Ferragosto, boss Mario Strano bloccato in un resort Tenta la fuga con la complicità dei parenti, arrestato

Si era recato ad Altavilla Milicia, piccolo Comune a 20 chilometri da Palermo, per trascorrere uno spensierato Ferragosto insieme alla famiglia. Incurante però del suo status di sorvegliato speciale con obbligo di soggiorno che gli impediva l’allontanamento da Catania. Così il boss etneo Mario Strano è finito in manette ed è stato trasferito nel carcere di Termini Imerese, accusato di violazione degli obblighi di legge, resistenza, violenza e lesioni a pubblico ufficiale. Ora dovrà aspettare il processo per direttissima, che potrebbe svolgersi al tribunale di Catania. L’uomo era stato scarcerato l’ultima volta il 29 aprile 2015, dopo quattro condanne per mafia come appartenente alla famiglia di Cosa nostra dei Santapaola. Nel 2011 l’ultimo giudizio per l’affiliazione alla cosca dei Cappello. Un passaggio ricostruito grazie all’inchiesta Revenge, che nel 2009 evita il proseguimento di una sanguinosa guerra di mafia, che aveva avuto il culmine con l’uccisione del reggente dei Santapaola, Raimondo Maugeri.

Strano si era recato in provincia di Palermo insieme alla famiglia. Alcune stanze prenotate in un resort quattro stelle, il Torre Normanna, a quanto pare a nome dell’uomo. Il progetto vacanziero è stato però interrotto dall’arrivo delle forze dell’ordine del reparto Volanti, come riportato da la Repubblica. Alla vista degli agenti Strano, che è fratello degli altri boss catanesi Claudio e Alessandro, avrebbe tentato la fuga dalla sala ristoro con la complicità dei parenti. I poliziotti sono comunque riusciti a bloccarlo mentre provava a mimetizzarsi tra le siepi. Gli altri componenti della comitiva sono stati identificati. 

Il nome di Mario Strano, per la prima volta imputato negli anni ’90 nel processo Orsa Maggiore, è finito nell’inchiesta Revenge. Anni di indagini che svelano il nuovo scacchiere della mafia alle pendici dell’Etna. Dopo l’omicidio, nell’estate 2007, del reggente della famiglia di Cosa nostra Angelo Santapaola si ridefiniscono gli equilibri dei gruppi, con l’ascesa del clan dei Cappello-Carateddi, retto da Orazio Privitera e Sebastiano Lo Giudice. Gli Strano, tradizionalmente attivi nel quartiere-roccaforte di Monte Po e Nesima, decidono di abbandonare i Santapaola e passare proprio con i Carateddi. Un cambio di casacca non indolore, tutt’altro, che segna nuove fibrillazioni. Nel 2011 il collaboratore di giustizia Giuseppe Scollo svela un colloquio che avrebbe avuto nel carcere di Augusta proprio con Strano. «Salvatore Fazio – racconta il pentito – apparteneva al gruppo di Cibali dei Santapaola, ed era stato incaricato di occuparsi del gruppo di Monte Po per contrastare la presenza degli Strano». Dopo il transito alla nuova cosca ci sarebbe stato anche il progetto di uccidere Strano, come ha raccontato il pentito Gaetano Musumeci. Il boss arrestato a Palermo avrebbe trattenuto per sé la carta delle estorsioni, nonostante il passaggio ai Cappello. 

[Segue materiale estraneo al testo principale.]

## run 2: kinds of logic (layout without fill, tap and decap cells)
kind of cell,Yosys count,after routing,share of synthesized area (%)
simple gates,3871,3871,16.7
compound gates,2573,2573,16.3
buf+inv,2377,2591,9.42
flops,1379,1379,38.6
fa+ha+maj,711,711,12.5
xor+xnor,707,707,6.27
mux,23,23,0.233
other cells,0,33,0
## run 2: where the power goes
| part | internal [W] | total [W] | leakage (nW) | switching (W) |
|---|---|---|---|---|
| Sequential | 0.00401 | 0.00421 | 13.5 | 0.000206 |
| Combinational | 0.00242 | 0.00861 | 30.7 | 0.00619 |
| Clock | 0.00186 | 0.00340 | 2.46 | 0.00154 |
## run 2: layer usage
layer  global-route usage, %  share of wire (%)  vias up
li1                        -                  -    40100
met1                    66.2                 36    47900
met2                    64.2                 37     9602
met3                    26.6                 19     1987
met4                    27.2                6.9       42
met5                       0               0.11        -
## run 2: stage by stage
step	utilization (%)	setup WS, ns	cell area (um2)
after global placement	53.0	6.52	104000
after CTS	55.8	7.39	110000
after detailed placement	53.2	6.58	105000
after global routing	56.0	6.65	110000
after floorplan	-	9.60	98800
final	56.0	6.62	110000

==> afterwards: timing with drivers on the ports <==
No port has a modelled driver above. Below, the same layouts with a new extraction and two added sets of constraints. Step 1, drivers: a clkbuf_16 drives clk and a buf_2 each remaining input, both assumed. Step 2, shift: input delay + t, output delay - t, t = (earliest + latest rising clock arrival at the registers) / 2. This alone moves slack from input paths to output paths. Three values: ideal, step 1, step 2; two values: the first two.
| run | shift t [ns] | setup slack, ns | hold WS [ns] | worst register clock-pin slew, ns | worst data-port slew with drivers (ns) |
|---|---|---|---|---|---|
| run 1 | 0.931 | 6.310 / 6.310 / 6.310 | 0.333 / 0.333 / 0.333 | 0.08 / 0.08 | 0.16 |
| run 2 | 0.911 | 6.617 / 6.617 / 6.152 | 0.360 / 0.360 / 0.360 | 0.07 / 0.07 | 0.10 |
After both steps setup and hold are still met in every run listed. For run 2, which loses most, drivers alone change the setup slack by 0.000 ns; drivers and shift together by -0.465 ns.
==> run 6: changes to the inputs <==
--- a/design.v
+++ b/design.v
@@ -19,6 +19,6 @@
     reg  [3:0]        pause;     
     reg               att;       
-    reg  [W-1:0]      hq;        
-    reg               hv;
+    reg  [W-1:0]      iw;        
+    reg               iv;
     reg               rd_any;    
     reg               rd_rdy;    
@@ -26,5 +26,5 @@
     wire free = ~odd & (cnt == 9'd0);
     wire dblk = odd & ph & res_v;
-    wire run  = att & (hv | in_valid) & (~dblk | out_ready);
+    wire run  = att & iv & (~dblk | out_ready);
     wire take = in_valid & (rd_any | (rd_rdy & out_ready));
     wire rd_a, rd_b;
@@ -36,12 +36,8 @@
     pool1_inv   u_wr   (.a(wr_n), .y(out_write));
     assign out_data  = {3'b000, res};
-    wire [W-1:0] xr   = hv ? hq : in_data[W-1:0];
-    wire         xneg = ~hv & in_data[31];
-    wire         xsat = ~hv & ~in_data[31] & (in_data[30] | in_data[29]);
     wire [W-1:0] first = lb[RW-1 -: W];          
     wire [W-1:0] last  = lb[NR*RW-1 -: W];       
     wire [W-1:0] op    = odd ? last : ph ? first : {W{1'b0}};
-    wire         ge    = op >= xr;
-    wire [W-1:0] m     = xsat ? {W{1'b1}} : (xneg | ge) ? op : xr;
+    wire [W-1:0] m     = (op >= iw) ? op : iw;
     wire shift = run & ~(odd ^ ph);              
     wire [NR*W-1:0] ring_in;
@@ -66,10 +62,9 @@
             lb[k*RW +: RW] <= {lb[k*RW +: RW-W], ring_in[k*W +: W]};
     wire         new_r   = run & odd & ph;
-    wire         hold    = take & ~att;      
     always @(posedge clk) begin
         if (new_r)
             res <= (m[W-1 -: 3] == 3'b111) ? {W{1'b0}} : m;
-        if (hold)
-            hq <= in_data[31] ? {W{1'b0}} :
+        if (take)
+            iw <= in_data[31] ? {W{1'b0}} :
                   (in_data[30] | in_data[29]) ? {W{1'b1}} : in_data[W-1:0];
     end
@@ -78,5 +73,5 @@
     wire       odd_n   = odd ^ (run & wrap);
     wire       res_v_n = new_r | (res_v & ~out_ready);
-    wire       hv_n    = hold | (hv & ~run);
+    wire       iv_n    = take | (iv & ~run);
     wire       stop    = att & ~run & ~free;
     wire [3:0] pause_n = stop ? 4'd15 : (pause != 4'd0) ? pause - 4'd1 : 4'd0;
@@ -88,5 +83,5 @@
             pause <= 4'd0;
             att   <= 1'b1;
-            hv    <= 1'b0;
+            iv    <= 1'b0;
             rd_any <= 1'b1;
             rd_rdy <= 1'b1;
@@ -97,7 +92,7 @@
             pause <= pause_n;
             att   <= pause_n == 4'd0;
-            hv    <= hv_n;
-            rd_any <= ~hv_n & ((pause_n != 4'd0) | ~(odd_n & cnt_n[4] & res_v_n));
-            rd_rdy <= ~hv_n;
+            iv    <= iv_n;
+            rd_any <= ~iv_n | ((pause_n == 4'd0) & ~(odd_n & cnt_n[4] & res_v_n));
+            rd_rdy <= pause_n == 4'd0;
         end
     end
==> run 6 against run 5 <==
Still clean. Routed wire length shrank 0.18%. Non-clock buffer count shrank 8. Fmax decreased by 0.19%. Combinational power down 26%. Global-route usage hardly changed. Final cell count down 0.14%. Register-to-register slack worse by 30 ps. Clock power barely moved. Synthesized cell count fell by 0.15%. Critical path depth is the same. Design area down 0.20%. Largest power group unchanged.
Context: an optimization exercise on an open-source flow, tuned for small area. The choices shown serve that exercise and are no tape-out recipe.
In this exercise RTL edits were held to simulation tests only and were not proved equivalent to the original.
No activity file was given, so power comes from the tool's default toggle rates.

==> flow/design.v (excerpt) <==
module reflet_cpu #(
    parameter wordsize = 16,
    debug_output = 1
    )(
    input clk,
    input reset,
    input enable,
    input [wordsize-1:0] data_in,
    output reg [wordsize-1:0] addr,
    output reg [wordsize-1:0] data_out,
    output write_en,
    output reg quit,  
    output debug,
    input [3:0] interrupt_request,
    output [wordsize-1:0] debug_wr
    );
    integer i;  
    function [wordsize-1:0] inc(input [wordsize-1:0] a);
        integer b;
        reg c;
        begin
            c = 1;
            for (b=0; b<wordsize; b=b+1)
            begin
                inc[b] = a[b] ^ c;
                c = c & a[b];
            end
        end
    endfunction
    function [wordsize-1:0] dec(input [wordsize-1:0] a);
        integer b;
        reg c;
        begin
            c = 1;
            for (b=0; b<wordsize; b=b+1)
            begin
                dec[b] = a[b] ^ c;
                c = c & !a[b];
            end
        end
    endfunction
    wire en = enable & !quit;
    wire [wordsize-1:0] registers [15:0];  
    wire [wordsize-1:0] wr = registers[4'h0  ];
    wire [wordsize-1:0] sr = registers[4'hD  ];
    wire [wordsize-1:0] pc = registers[4'hE  ];
    wire [wordsize-1:0] sp = registers[4'hF  ];
    reg [7:0] instruction;
    wire [3:0] opperand = instruction[7:4];
  ...
Size: ~2200 cells after synthesis, about 74 I/O pins, roughly 23000 um^2 of cells after synthesis.
Settings: LEC_CHECK=0, CAP_MARGIN=20, CORE_MARGIN=2, CORE_UTILIZATION=40, SETUP_SLACK_MARGIN=0.15, SLEW_MARGIN=20; clock period 8.0 ns.
standard.sh (not shown) runs the stock make flow with config.mk's settings and CLKGATE_MAP_FILE= SYNTH_SCRIPT=/design/flow/synth_recipe.tcl, a recipe that flattens the netlist after the stock synthesis.
==> flow/flow/run.sh <==
#!/bin/bash
# The standard layout (standard.sh), changed in three ways:
#  - synthesis is synth_recipe.tcl unchanged except that ABC maps the logic
#    with flow/abc.script, an area-oriented script (registers are mapped
#    before ABC runs, so they are the standard synthesis's);
#  - ports are buffered with sky130_fd_sc_hd__buf_1;
#    placement removes the synthesis buffers as usual;
#  - the clock tree is built with CTS_ARGS below, without dummy loads.
# make's output goes to run.log; each ORFS step keeps its own log under
# orfs/logs/.
set -euo pipefail
cd "$(dirname "$0")/.."
W=$PWD
cat > flow_synth.tcl <<EOT
proc abc {args} {
  set i [lsearch \$args -script]
  if {\$i >= 0} { lset args [expr {\$i + 1}] $W/flow/abc.script }
  yosys abc {*}\$args
}
source $W/synth_recipe.tcl
EOT
sed "s#SYNTH_SCRIPT=[^ ]*#SYNTH_SCRIPT=$W/flow_synth.tcl#" standard.sh > flow_standard.sh
grep -q "SYNTH_SCRIPT=$W/flow_synth.tcl" flow_standard.sh
export BUFFER_PORTS_ARGS="-buffer_cell sky130_fd_sc_hd__buf_1"
export CTS_ARGS="-sink_clustering_enable -repair_clock_nets -dont_use_dummy_load -buf_list sky130_fd_sc_hd__clkbuf_16 -sink_clustering_size 30 -sink_clustering_max_diameter 80"
bash flow_standard.sh > run.log 2>&1
==> flow/flow/abc.script <==
strash
dch
map -a
strash
dch
map -a
strash
dch
map -a
topo
stime -c
The starting point finished with timing, DRC and antenna clean.
What follows belongs to an exercise in optimizing a design on an open flow for small area; a production flow would make more cautious choices.
Only simulation tests tie the RTL to the original design; equivalence was not proved.
Power and IR drop assume default switching activity.

==> flow/design.v (outline; a module is shown in full before it is edited, if it fits) <==
// module test_mult_add: 1768 lines
// module test_opt_reg: 20 lines
// module test_pe_unq1: 226 lines
// module cb_unq1: 31 lines
// module cb_unq2: 21 lines
// module sb_unq1: 70 lines
// module pe_tile_new_unq1: 386 lines
module pe_tile_new_unq1 (
clk_in,
config_addr,
config_data,
config_read,
config_write,
out_BUS1_S0_T0,
in_BUS1_S0_T0,
out_BUS1_S0_T1,
in_BUS1_S0_T1,
out_BUS1_S0_T2,
in_BUS1_S0_T2,
out_BUS1_S0_T3,
in_BUS1_S0_T3,
out_BUS1_S0_T4,
in_BUS1_S0_T4,
out_BUS1_S1_T0,
in_BUS1_S1_T0,
out_BUS1_S1_T1,
in_BUS1_S1_T1,
out_BUS1_S1_T2,
in_BUS1_S1_T2,
out_BUS1_S1_T3,
in_BUS1_S1_T3,
out_BUS1_S1_T4,
in_BUS1_S1_T4,
out_BUS1_S2_T0,
in_BUS1_S2_T0,
out_BUS1_S2_T1,
in_BUS1_S2_T1,
out_BUS1_S2_T2,
in_BUS1_S2_T2,
out_BUS1_S2_T3,
in_BUS1_S2_T3,
out_BUS1_S2_T4,
in_BUS1_S2_T4,
out_BUS1_S3_T0,
in_BUS1_S3_T0,
out_BUS1_S3_T1,
in_BUS1_S3_T1,
out_BUS1_S3_T2,
in_BUS1_S3_T2,
out_BUS1_S3_T3,
in_BUS1_S3_T3,
out_BUS1_S3_T4,
in_BUS1_S3_T4,
out_BUS16_S0_T0,
in_BUS16_S0_T0,
out_BUS16_S0_T1,
in_BUS16_S0_T1,
out_BUS16_S0_T2,
in_BUS16_S0_T2,
out_BUS16_S0_T3,
in_BUS16_S0_T3,
out_BUS16_S0_T4,
in_BUS16_S0_T4,
out_BUS16_S1_T0,
in_BUS16_S1_T0,
out_BUS16_S1_T1,
in_BUS16_S1_T1,
out_BUS16_S1_T2,
in_BUS16_S1_T2,
out_BUS16_S1_T3,
in_BUS16_S1_T3,
out_BUS16_S1_T4,
in_BUS16_S1_T4,
out_BUS16_S2_T0,
in_BUS16_S2_T0,
out_BUS16_S2_T1,
in_BUS16_S2_T1,
out_BUS16_S2_T2,
in_BUS16_S2_T2,
out_BUS16_S2_T3,
in_BUS16_S2_T3,
out_BUS16_S2_T4,
in_BUS16_S2_T4,
out_BUS16_S3_T0,
in_BUS16_S3_T0,
out_BUS16_S3_T1,
in_BUS16_S3_T1,
out_BUS16_S3_T2,
in_BUS16_S3_T2,
out_BUS16_S3_T3,
in_BUS16_S3_T3,
out_BUS16_S3_T4,
in_BUS16_S3_T4,
gin_0,
gin_1,
gin_2,
gin_3,
gout,
reset,
tile_id,
read_data
);
  // ...
==> flow/flow/run.sh <==
#!/bin/bash
# Standard ORFS layout (standard.sh, unchanged synthesis), with two changes:
# the port buffers are buf_1 cells, and clock tree synthesis uses smaller
# clock buffers and no dummy loads. Each tool's output is logged under orfs/logs;
# make's own output goes to make.log here.
set -euo pipefail
export BUFFER_PORTS_ARGS="-buffer_cell sky130_fd_sc_hd__buf_1"
export CTS_ARGS="-sink_clustering_enable -repair_clock_nets -dont_use_dummy_load -buf_list sky130_fd_sc_hd__clkbuf_8"
bash standard.sh "BUFFER_PORTS_ARGS=$BUFFER_PORTS_ARGS" "CTS_ARGS=$CTS_ARGS" finish > make.log 2>&1
==> flow/standard.sh <==
#!/bin/bash
# synth_recipe.tcl (not shown) runs the flow's synth.tcl, then flattens the netlist and writes it again
# the make line also repeats each setting of config.mk as NAME=value (left out here)
make -C /OpenROAD-flow-scripts/flow DESIGN_CONFIG=/design/flow/config.mk WORK_HOME=/design/flow/orfs CLKGATE_MAP_FILE= SYNTH_SCRIPT=/design/flow/synth_recipe.tcl "${@:-finish}"
==> flow/config.mk <==
export PLATFORM = sky130hd
export DESIGN_NAME = pe_tile_new_unq1
export DESIGN_NICKNAME = pe_tile_new_unq1
export VERILOG_FILES = /design/flow/design.v
export SDC_FILE = /design/flow/constraint.sdc
export NUM_CORES = 4
export LEC_CHECK = 0
export CAP_MARGIN = 20
export CORE_MARGIN = 2
export CORE_UTILIZATION = 40
export SLEW_MARGIN = 20
==> flow/constraint.sdc <==
create_clock -name core_clock -period 30.0 [get_ports {clk_in}]
set_input_delay 6.0000 -clock core_clock [delete_from_list [all_inputs] [get_ports {clk_in}]]
set_output_delay 6.0000 -clock core_clock [all_outputs]
set_load 0.01 [all_outputs]
==> impl_metrics.toml, run 1 <==
[outcome]
outcome = "timing/DRC/antenna clean"

[die]
rows = 143
dieHeight_um = 396
initial_utilization_pct = 40.4
taps = 2030
io-pin-count = 801

[cells_and_area]
fin_cells = 8036
antennaDiodeCount = 41
drive_above_1_share_pct = 30.6
largest_reg_flops = 320
finalNetCount = 6718
clk_share_pct = 3.01
flops_and_latches = 817
fillers = 14500

[routing]
wl_met2_um = 149000
wl_met3_um = 49100
drt_wl_total_um = 355000

[logic_synthesis]
synth-edff-count = 340
synth-seq-cells = 817
synthSimpleGateAreaFrac_pct = 8.13
async_reset_ff_share_pct = 58.4

[power_and_ir_drop]
top_power_group = "registers"
clockPowerShare_pct = 37.0
power_frac_comb_pct = 13.9

[timing]
finalSetupTns_ps = 0
worst_clock_skew_ps = 142
finalCriticalPeriod_ps = 27530

[setup_path]
crit_path_top_delay_cell = "a222oi_1"
startpoint_type = "input port"
critical_path_class = "input port to output port"
cp-endpoint = "out_BUS1_S3_T1[0]"
crit_path_end_kind = "output port"

[hold_path]
hold_end = "cb_bit1.config_cb[22]$_DFFE_PP0P_"
min_path_type = "register to register"

[placement]
dp_hpwl_um = 266000
io_buffers = 800

[clocking]
postCtsHoldBufs = 0
==> inputs of run 2 (changes only) <==
==> flow/run.sh (new file) <==
#!/bin/bash
# synth_recipe.tcl (not shown) runs the flow's synth.tcl, then flattens the netlist and writes it again
# the make line also repeats each setting of config.mk as NAME=value (left out here)
make -C /OpenROAD-flow-scripts/flow DESIGN_CONFIG=/design/flow/config.mk WORK_HOME=/design/flow/orfs CLKGATE_MAP_FILE= SYNTH_SCRIPT=/design/flow/synth_recipe.tcl finish
removed: flow/flow/run.sh
removed: flow/standard.sh
==> run 2 against run 1 <==
Effect of this change: sequential power about the same; critical path type unchanged; clock power grew about 30%; synthesized area is the same; routed wire length rose by 0.74%; power is 14% higher; via count decreased by 1.2%; first-iteration DRC count rose by 0.47%; critical endpoint is now gout; setup slack got worse by 950 ps; combinational power grew about 20%; critical path depth increased by 1; fmax down 3.3%.
==> impl_metrics.toml, run 2 <==
[grt]
grt_pass1_vias = 53900
use_met1_pct = 54.7
top_usage_layer = "met2"
antenna_found_initial = 60
overflow = 0
gr-usage-met3_pct = 15.7
grt_use_met2_pct = 64.7
grt_usage_pct = 44.4
grt_pass1_wl_um = 476000
grt_max_degree = 126

[logic_synthesis]
synth-seq-cells = 817
synth-edff-count = 340
yosys-top-cells-count = "mux2_2 (839), nor2_1 (431), dfrtp_1 (379), inv_1 (352)"
yosysMostFrequentCell = "mux2_2"
synth_cells = 5257
synth_area_per_cell_um2 = 11.7
async_reset_ff_share_pct = 58.4
yosysUniqueCellTypes = 108
synth_ff_type = "dfrtp_1"
synth-seq-area-share_pct = 36.2
synth_top_area_cell = "edfxtp_1"
yosysWarnings = 8
yosys-top-cells-area = "edfxtp_1 (17%), dfrtp_1 (15%), mux2_2 (15%), mux4_2 (12%), fa_1 (8.2%)"
syn_area_mm2 = 0.0616
syn_nets = 6008
synth_top_area_share_pct = 16.6

[outcome]
outcome = "timing/DRC/antenna clean"

[cells_and_area]
area_growth_pct = 22.7
finalNetCount = 6666
drive_above_1_share_pct = 30.2
fin_cells = 8065
largest_register = "sb_wide.side.track.id1"
layout_common_cells = "mux2_2 (839), clkdlybuf4s50_1 (797), nor2_1 (415)"
reg_top3 = "sb_wide.side.track.id1 x320, sb_1b.config_sb x64, sb_wide.config_sb x64"
layout_commonest_cell = "mux2_2"
largest_reg_flops = 320

[routing]
route.detailed.drc = 0
routedWlPerCell_um = 44.4
via_per_inst = 7.03
first_pass_iters = 9
drtIter0Drc = 9449
ant_nets = 0
drt_wl_total_um = 358000
vias = 56700

[die]
io-pin-count = 801
dieHeight_um = 396
die_area_mm2 = 0.157
initial_utilization_pct = 40.4
die-width_um = 396
core_mm2 = 0.152
rows = 143

[placement]
dp_hpwl_um = 266000
place_inst = 7846
place.gp.congestion = 1.05
io_buffers = 800

[power_and_ir_drop]
pwr-share-seq_pct = 43.1
peakVddDrop_v = 0.0000457
clockPowerShare_pct = 42.2
cellPowerDensity_mw_per_mm2 = 37.6
p_sw_share_pct = 28.2
p_leak_nw = 29.0
p_sw_mw = 0.801
power_frac_comb_pct = 14.7
p_int_mw = 2.04

[setup_path]
worst-path-buf-inv = 5
cpMostUsedCell = "fa_1"
startpoint_type = "input port"
cp_slowest_stage_delay_ps = 820
worst_path_dominant_cell_family = "adder cells"
crit_path_top_delay_cell = "a222oi_1"
crit_path_end_kind = "output port"
worstPathRequired_ps = 24000
cp.arrival_ps = 22480
critical_path_class = "input port to output port"
reg2reg_from = "cb_data1.config_cb[2]$_DFFE_PP1P_"
setup.worst_path.start = "in_BUS16_S1_T4[0]"
cp_max_fo = 19

[clocking]
htree_levels = 3
worst_skew_pair.late_latency_ps = 760
cts_buffer_depth = 3
cts_setup_buffers = 0
clock-sinks = 817
numCtsBuffers = 95
cts_tree = "built"
postCtsHoldBufs = 0
cts_resized = 0
ctsRootBufferMaster = "clkbuf_16"
cts.clk_slew.worst_paths_ps = 60

[timing]
max_freq_ghz = 0.0351
tightest_slew_ps = 1280
relSlewSlack_pct = 14.8
finalHoldViolCount = 0
drv_slew = 0
finalSetupTns_ps = 0
worst_clock_skew_ps = 75.0
finalCriticalPeriod_ps = 28480
setup_viol = 0
rsz0062_at_grt = "no"
period_share_pct = 94.9

[hold_path]
holdCritStartpoint = "cb_bit1.config_cb[18]$_DFFE_PP0P_"
min_path_type = "register to register"

[flow_run]
cap_violations = 0
[run 2: through the flow]
stage	worst slack [ps]	utilization [%]	hold slack, ps	area (um2)	power (mW)
6_report	1520	49.6	502	75600	2.84
5_1_grt	957	49.5	511	75500	2.88
4_1_cts	1850	49.5	502	75400	2.82
3_5_place_dp	1830	47.4	487	72300	1.64
3_3_place_gp	1970	47.4	481	72300	1.64
2_1_floorplan	5030	-	474	61600	1.38
[run 2: path summary, 6_finish.rpt]
kind                                                              end  slack [ps]  depth (start not counted)
min in group asynchronous             sb_1b.config_sb[50]$_DFFE_PP0P_        5880                          2
max in group asynchronous       sb_wide.config_ungate[13]$_DFFE_PP0P_       21660                          4
worst min register to register      cb_bit1.config_cb[18]$_DFFE_PP0P_         500                          1
worst max register to register          test_pe.op_b_q[8]$_DFFE_PP0P_       11870                         46
worst max-delay path                                             gout        1520                         45
worst min-delay path                cb_bit1.config_cb[18]$_DFFE_PP0P_         500                          1
[run 2: layout make-up]
type	count	area, um2
clock inverter	42	409
clock buffer	138	2690
multi-input combinational	3633	36600
fill	13700	76900
timing repair buffer	1014	9600
sequential	817	22300
inverter	354	1340
antenna	37	92.6
tap	2030	2540
[run 2: metal layers]
layer	up-vias	wire length [um]
met4	46	30700
met1	29200	127000
met2	5180	153000
met5	-	349
li1	21000	-
met3	1221	47200
[run 2: cell families after synthesis]
| logic type | after synthesis | share of synthesized area (%) |
|---|---|---|
| multiplexers | 1283 | 29.5 |
| AO/OA/AOI/OAI | 880 | 10.5 |
| AND/OR/NAND/NOR | 1076 | 8.13 |
| XOR/XNOR | 71 | 1.01 |
| flip-flops | 817 | 36.2 |
| buffers and inverters | 807 | 5.03 |
| adder cells (fa/ha/maj) | 323 | 9.65 |
[run 2: power by group through the flow]
stage	logic [mW]	clock network, mW	registers [mW]
after global placement	0.396	0	1.24
after floorplan	0.153	0	1.23
final	0.417	1.20	1.22
after CTS	0.399	1.20	1.22
after detailed placement	0.397	0	1.24
after global routing	0.418	1.24	1.22

[port drivers added, routing unchanged]
In the flow no input, the clock included, has a driving cell. The finished layouts below were timed again as built, in two steps.
Step 1 sets driving cells, clkbuf_16 on the clock port and buf_2 on the other inputs (assumed; they add their load-dependent delay and slew).
Step 2 also shifts input and output timing later by t, the mid clock arrival at the registers, as if the neighbouring blocks saw the same clock.
Slacks: ideal / step 1 / step 2; pairs: ideal / step 1.
| run | t (ns) | setup WS [ns] | worst hold slack (ns) | slew at the worst register clock pin (ns) |
|---|---|---|---|---|
| run 1 | 0.982 | 2.471 / 2.437 / 2.437 | 0.498 / 0.498 / 0.498 | 0.07 / 0.07 |
| run 2 | 0.811 | 1.517 / 1.477 / 1.477 | 0.502 / 0.502 / 0.502 | 0.07 / 0.07 |
After both steps setup and hold are still met in every run listed. For run 2, which loses most, drivers alone change the setup slack by -0.040 ns; drivers and shift together by -0.040 ns.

Tra gli accusatori di Mario Strano c’è anche il pentito Santo La Causa. Grazie alle sue dichiarazioni la Direzione distrettuale antimafia di Catania nel 2013 spicca sette ordinanze di custodia cautelare in carcere per alcuni omicidi commessi tra il 1995 e il 2009. Fatti di sangue riferibili alla famiglia Santapaola e in uno di questi, risalente al 1999, compare anche il nome di Strano. Accusato di essere implicato nell’uccisione di Salvatore Pappalardo per dei contrastati nella gestione del racket delle estorsioni nel quartiere di Monte Po. Per i magistrati Strano è il mandante mentre l’esecutore materiale sarebbe stato Francesco Crisafulli.

L’ultima apparizione pubblica del boss risale all‘aprile 2016. Quando i magistrati lo convocano nel carcere di Bicocca per sfilare come testimone nel processo all’ex presidente della Regione Raffaele Lombardo. «È vero che lei è stato nei Cappello?», gli chiede la pm Agata Santonocito. «Io rispetto le sentenze», risponde Strano senza giri di parole.